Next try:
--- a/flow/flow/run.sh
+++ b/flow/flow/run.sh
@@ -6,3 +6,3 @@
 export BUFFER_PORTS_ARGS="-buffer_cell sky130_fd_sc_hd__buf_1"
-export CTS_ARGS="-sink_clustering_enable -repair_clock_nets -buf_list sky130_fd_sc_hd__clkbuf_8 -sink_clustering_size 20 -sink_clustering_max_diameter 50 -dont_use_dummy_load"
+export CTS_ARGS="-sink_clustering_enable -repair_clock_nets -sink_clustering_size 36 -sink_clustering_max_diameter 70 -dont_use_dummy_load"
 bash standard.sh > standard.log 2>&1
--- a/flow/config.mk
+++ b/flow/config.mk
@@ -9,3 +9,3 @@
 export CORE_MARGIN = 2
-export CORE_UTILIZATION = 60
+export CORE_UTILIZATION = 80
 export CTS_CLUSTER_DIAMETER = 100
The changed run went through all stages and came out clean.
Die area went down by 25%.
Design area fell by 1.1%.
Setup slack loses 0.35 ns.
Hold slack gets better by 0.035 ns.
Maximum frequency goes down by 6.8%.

---

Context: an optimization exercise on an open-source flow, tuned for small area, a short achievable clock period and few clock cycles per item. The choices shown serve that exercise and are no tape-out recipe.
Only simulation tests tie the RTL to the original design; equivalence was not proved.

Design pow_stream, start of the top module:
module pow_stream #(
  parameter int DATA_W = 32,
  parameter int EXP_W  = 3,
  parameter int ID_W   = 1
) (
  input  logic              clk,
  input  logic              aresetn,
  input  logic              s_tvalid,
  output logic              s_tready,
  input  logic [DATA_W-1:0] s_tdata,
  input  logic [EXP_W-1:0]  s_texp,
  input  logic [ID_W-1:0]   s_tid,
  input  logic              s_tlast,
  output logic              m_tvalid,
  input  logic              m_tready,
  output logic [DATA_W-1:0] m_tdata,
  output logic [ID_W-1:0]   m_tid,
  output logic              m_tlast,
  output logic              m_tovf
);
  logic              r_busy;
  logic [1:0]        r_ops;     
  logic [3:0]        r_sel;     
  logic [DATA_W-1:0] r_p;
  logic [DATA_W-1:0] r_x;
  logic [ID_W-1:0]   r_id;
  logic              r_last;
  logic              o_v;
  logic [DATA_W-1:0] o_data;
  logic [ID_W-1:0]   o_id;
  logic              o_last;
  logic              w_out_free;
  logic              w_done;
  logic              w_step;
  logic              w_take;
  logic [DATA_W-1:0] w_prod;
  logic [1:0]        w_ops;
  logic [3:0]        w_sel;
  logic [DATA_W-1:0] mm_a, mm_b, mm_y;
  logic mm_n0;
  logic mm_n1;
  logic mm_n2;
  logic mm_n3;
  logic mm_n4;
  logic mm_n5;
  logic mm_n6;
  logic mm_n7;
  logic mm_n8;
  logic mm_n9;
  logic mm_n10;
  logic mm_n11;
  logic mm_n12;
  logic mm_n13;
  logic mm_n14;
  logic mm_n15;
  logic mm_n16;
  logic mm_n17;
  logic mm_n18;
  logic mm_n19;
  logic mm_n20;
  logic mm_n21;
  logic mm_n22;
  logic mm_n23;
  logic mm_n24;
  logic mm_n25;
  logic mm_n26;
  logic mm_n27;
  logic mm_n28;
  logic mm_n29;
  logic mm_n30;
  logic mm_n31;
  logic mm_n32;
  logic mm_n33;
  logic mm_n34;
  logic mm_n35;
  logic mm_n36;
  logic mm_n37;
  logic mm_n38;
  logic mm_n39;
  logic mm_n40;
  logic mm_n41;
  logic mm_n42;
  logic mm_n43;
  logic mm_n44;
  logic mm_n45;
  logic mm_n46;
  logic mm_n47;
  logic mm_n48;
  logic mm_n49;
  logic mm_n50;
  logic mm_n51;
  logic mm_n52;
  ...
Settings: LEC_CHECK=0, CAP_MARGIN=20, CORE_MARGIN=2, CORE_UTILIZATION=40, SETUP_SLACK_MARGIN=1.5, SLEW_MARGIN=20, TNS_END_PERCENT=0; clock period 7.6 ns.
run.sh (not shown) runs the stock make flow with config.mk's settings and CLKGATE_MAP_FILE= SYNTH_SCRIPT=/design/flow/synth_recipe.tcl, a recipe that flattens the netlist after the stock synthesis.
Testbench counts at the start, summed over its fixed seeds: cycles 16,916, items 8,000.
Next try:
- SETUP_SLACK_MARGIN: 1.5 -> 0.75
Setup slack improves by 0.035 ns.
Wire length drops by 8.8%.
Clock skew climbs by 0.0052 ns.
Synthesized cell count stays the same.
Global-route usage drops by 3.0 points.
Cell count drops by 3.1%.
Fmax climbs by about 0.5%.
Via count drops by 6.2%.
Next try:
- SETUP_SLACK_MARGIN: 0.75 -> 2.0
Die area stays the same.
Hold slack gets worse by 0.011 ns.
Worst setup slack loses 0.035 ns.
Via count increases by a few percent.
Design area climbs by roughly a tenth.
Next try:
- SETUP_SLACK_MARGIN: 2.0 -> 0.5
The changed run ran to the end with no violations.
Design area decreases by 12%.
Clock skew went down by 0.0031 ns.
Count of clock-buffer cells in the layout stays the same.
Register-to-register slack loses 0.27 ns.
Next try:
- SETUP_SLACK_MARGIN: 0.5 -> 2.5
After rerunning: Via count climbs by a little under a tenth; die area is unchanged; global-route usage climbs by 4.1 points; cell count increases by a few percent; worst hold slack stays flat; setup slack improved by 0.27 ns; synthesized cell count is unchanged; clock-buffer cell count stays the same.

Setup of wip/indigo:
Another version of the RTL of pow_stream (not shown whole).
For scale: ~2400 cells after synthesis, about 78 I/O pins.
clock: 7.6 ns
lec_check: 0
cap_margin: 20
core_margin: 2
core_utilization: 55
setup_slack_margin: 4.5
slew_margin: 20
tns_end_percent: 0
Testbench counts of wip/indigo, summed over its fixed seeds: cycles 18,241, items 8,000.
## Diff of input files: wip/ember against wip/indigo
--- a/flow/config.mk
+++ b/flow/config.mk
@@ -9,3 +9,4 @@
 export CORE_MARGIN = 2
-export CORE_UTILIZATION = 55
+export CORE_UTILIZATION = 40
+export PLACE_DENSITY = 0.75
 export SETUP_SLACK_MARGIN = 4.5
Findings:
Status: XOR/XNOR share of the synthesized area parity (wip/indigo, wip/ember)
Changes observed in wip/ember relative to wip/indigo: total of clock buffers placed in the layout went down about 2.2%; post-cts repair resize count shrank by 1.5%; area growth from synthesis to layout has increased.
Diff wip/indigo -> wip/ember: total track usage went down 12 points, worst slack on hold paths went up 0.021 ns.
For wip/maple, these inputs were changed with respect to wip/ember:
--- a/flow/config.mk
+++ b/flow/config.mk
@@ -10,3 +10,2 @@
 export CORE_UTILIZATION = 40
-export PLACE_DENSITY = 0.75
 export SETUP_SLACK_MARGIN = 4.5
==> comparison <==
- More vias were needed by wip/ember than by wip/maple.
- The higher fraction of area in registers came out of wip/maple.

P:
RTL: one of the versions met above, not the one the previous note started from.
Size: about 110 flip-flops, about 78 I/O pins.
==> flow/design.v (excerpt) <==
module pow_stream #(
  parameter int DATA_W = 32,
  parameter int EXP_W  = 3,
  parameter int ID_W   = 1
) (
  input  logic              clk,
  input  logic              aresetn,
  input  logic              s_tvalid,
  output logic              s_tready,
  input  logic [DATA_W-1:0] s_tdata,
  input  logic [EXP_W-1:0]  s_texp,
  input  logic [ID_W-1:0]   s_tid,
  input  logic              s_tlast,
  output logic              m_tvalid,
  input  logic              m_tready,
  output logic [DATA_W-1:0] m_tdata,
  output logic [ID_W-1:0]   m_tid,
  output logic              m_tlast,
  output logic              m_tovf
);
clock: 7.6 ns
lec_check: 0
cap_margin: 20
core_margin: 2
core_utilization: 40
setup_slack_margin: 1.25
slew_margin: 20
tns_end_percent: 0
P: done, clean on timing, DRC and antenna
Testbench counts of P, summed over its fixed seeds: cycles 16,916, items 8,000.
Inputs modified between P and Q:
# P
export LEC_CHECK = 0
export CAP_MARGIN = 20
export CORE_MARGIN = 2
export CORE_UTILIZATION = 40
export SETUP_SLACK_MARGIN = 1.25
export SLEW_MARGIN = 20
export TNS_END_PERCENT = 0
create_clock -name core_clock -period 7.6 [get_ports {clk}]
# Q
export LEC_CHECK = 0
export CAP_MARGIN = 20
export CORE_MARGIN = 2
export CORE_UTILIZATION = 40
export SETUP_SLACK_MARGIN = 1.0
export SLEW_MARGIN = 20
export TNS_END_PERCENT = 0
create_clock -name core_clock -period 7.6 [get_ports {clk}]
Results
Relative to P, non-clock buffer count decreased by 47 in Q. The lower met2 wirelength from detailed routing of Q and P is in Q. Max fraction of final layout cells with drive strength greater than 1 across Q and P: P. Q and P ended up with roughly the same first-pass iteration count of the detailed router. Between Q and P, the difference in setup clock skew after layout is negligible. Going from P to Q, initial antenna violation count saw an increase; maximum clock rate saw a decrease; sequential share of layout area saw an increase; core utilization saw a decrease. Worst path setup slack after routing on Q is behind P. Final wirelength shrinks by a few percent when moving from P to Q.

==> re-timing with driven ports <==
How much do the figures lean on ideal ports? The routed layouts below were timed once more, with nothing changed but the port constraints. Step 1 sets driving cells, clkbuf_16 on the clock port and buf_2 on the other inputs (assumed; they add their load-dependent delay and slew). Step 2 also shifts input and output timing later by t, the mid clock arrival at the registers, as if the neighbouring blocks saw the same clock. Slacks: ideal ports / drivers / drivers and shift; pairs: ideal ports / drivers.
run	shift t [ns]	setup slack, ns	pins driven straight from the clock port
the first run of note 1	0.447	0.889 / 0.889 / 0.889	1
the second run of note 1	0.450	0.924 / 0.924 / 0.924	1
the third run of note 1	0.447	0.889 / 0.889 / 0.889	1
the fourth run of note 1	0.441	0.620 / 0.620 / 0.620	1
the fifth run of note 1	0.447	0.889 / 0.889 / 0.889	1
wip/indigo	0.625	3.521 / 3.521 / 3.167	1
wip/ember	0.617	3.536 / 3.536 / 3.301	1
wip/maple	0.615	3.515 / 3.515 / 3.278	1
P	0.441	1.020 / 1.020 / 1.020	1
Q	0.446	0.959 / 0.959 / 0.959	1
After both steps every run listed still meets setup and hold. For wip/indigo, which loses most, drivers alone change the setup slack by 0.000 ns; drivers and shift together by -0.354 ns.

---

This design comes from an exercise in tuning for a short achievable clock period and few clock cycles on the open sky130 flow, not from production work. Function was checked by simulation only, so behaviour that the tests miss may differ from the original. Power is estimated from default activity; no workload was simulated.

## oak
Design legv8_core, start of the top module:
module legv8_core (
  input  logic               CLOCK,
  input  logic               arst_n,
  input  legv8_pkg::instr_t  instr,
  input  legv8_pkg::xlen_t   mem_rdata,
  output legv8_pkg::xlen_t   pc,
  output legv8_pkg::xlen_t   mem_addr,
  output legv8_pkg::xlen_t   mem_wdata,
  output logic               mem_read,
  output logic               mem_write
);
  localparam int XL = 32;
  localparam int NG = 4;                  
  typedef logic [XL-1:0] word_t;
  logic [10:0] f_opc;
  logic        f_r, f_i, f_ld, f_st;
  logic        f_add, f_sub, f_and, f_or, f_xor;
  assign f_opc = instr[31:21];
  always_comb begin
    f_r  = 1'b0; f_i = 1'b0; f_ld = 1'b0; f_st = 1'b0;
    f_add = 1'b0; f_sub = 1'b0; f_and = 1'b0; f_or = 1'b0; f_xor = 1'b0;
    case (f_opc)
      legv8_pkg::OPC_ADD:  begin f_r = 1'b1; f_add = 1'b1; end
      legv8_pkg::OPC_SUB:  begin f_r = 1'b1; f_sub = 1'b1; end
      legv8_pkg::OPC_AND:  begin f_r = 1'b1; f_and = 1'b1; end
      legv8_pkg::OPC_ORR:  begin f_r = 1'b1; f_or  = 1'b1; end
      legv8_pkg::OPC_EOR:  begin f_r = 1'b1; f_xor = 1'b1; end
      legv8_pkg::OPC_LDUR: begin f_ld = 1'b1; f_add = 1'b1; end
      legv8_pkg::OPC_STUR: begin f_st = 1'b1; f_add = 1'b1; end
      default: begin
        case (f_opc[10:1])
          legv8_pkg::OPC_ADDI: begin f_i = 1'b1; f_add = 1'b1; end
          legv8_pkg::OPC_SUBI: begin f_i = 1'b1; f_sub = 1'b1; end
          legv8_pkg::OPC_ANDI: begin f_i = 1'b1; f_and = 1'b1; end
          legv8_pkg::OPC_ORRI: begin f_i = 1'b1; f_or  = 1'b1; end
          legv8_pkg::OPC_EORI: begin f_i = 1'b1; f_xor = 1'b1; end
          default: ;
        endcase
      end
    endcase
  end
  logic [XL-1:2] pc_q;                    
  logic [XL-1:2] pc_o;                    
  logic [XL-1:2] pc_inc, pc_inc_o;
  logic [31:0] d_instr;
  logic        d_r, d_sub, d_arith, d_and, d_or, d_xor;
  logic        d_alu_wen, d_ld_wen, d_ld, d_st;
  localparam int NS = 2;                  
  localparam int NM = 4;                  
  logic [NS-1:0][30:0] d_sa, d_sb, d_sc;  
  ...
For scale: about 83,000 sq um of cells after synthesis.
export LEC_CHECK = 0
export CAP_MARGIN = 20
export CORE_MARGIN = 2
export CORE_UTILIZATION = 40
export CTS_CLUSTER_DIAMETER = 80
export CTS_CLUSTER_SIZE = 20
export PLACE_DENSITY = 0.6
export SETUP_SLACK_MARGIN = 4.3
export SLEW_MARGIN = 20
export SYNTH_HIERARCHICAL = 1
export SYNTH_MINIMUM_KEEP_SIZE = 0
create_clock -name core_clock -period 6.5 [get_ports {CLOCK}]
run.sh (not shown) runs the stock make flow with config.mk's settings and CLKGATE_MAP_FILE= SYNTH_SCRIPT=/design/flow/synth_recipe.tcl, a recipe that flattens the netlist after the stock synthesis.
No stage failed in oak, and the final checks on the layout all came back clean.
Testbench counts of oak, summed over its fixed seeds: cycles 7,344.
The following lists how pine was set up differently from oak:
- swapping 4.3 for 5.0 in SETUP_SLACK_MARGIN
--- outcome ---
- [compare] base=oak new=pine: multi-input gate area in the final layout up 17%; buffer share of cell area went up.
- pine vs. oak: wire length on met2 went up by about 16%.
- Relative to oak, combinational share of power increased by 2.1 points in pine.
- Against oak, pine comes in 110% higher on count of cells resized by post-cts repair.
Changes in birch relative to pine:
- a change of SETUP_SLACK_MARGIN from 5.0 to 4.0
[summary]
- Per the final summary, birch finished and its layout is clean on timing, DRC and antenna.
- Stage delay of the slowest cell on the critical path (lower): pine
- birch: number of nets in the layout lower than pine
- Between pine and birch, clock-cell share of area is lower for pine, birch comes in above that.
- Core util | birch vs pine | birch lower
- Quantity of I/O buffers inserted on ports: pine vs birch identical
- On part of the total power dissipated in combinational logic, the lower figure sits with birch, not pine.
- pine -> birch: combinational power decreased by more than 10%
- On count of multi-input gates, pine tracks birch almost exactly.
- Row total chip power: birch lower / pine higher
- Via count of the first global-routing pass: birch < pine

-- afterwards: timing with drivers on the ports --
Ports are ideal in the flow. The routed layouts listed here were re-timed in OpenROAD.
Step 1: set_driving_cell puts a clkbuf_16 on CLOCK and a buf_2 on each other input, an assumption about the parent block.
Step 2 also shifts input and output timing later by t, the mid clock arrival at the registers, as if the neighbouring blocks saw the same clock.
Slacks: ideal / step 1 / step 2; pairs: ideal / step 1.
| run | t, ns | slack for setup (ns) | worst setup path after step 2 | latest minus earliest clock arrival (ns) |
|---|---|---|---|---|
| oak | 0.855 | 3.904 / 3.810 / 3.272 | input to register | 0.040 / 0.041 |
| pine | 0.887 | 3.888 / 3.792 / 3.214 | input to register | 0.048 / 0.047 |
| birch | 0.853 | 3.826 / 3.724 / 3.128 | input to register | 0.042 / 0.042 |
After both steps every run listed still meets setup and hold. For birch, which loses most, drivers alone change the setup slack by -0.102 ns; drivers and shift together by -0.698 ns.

What is expected
Would you print, exactly as written, every line above from the one holding "-repair_clock_nets -buf_list sky130_fd_sc_hd__clkbuf_8" through the one holding "Maximum frequency goes down by 6.8%.", with both included and no other lines?

Answer box
-export CTS_ARGS="-sink_clustering_enable -repair_clock_nets -buf_list sky130_fd_sc_hd__clkbuf_8 -sink_clustering_size 20 -sink_clustering_max_diameter 50 -dont_use_dummy_load"
+export CTS_ARGS="-sink_clustering_enable -repair_clock_nets -sink_clustering_size 36 -sink_clustering_max_diameter 70 -dont_use_dummy_load"
 bash standard.sh > standard.log 2>&1
--- a/flow/config.mk
+++ b/flow/config.mk
@@ -9,3 +9,3 @@
 export CORE_MARGIN = 2
-export CORE_UTILIZATION = 60
+export CORE_UTILIZATION = 80
 export CTS_CLUSTER_DIAMETER = 100
The changed run went through all stages and came out clean.
Die area went down by 25%.
Design area fell by 1.1%.
Setup slack loses 0.35 ns.
Hold slack gets better by 0.035 ns.
Maximum frequency goes down by 6.8%.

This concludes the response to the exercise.